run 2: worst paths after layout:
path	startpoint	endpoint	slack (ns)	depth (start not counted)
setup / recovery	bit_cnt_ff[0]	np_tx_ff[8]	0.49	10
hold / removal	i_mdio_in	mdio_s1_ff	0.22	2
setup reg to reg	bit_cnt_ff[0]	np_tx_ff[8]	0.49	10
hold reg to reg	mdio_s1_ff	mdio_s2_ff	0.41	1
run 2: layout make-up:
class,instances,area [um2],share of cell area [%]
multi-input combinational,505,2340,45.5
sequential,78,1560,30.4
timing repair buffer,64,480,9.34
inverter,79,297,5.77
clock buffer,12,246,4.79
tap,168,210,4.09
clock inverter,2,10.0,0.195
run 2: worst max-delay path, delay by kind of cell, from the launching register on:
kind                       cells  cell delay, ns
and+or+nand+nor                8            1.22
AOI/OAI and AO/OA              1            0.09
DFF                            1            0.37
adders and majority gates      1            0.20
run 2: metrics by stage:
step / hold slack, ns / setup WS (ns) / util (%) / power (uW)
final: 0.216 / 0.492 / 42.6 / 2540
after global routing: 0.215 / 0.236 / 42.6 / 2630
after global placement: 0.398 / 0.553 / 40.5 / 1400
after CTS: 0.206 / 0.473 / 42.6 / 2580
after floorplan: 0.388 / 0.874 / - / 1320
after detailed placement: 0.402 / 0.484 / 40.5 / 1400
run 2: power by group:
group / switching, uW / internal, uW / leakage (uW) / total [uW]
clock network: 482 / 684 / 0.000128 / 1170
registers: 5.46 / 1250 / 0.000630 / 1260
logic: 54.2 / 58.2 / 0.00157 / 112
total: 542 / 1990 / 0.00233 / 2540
## config.mk

```make
export PLATFORM = sky130hd
export DESIGN_NAME = ccoc_top
export DESIGN_NICKNAME = d
export VERILOG_FILES = /design/src/hw/ccoc_pkg.sv /design/src/hw/ccoc_top.sv
export VERILOG_INCLUDE_DIRS = /design/src /design/src/hw
export SDC_FILE = /design/constraint.sdc
export NUM_CORES = 1
export LEC_CHECK = 0
export BUFFER_PORTS_ARGS = -buffer_cell sky130_fd_sc_hd__buf_2
export CAP_MARGIN = 20
export CORE_MARGIN = 4
export CORE_UTILIZATION = 48
export CTS_CLUSTER_DIAMETER = 30
export DETAILED_ROUTE_END_ITERATION = 10
export HOLD_SLACK_MARGIN = 0.06
export PLACE_DENSITY = 0.84
export SLEW_MARGIN = 25
export SYNTH_ARGS = -nofsm -noshare
export SYNTH_HDL_FRONTEND = slang
export SYNTH_SLANG_ARGS = --single-unit
```

## constraint.sdc

```tcl
create_clock -name clock_i -period 2.3 [get_ports clock_i]
set_input_delay 0.115 -clock clock_i [delete_from_list [all_inputs] [get_ports clock_i]]
set_output_delay 0.115 -clock clock_i [all_outputs]
set_load 0.02 [all_outputs]
```
===== config.mk =====
export PLATFORM = sky130hd
export DESIGN_NAME = status_out_sel
export DESIGN_NICKNAME = d
export VERILOG_FILES = /design/src/inc/status_out_pkg.sv /design/src/logic/status_out_sel.sv
export SDC_FILE = /design/constraint.sdc
export NUM_CORES = 1
export LEC_CHECK = 0
export BUFFER_PORTS_ARGS = -buffer_cell sky130_fd_sc_hd__buf_2
export CORE_MARGIN = 10
export CORE_UTILIZATION = 60
export CTS_BUF_LIST = sky130_fd_sc_hd__clkbuf_4 sky130_fd_sc_hd__clkbuf_8
export CTS_CLUSTER_SIZE = 16
export DETAILED_ROUTE_END_ITERATION = 10
export GPL_ROUTABILITY_DRIVEN = 0
export PLACE_DENSITY = 0.86
export SYNTH_ARGS = -nofsm -noshare
export SYNTH_HDL_FRONTEND = slang
export SYNTH_SLANG_ARGS = --single-unit

===== constraint.sdc =====
create_clock -name ref_clk -period 6 [get_ports ref_clk]
set_input_delay 0.9 -clock ref_clk [delete_from_list [all_inputs] [get_ports ref_clk]]
set_output_delay 0.9 -clock ref_clk [all_outputs]
set_load 0.01 [all_outputs]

EXERCISE BRIEF —
All lines with the word "inverter" need to be copied from the data above.

WRITTEN ANSWER —
inverter,79,297,5.77
clock inverter,2,10.0,0.195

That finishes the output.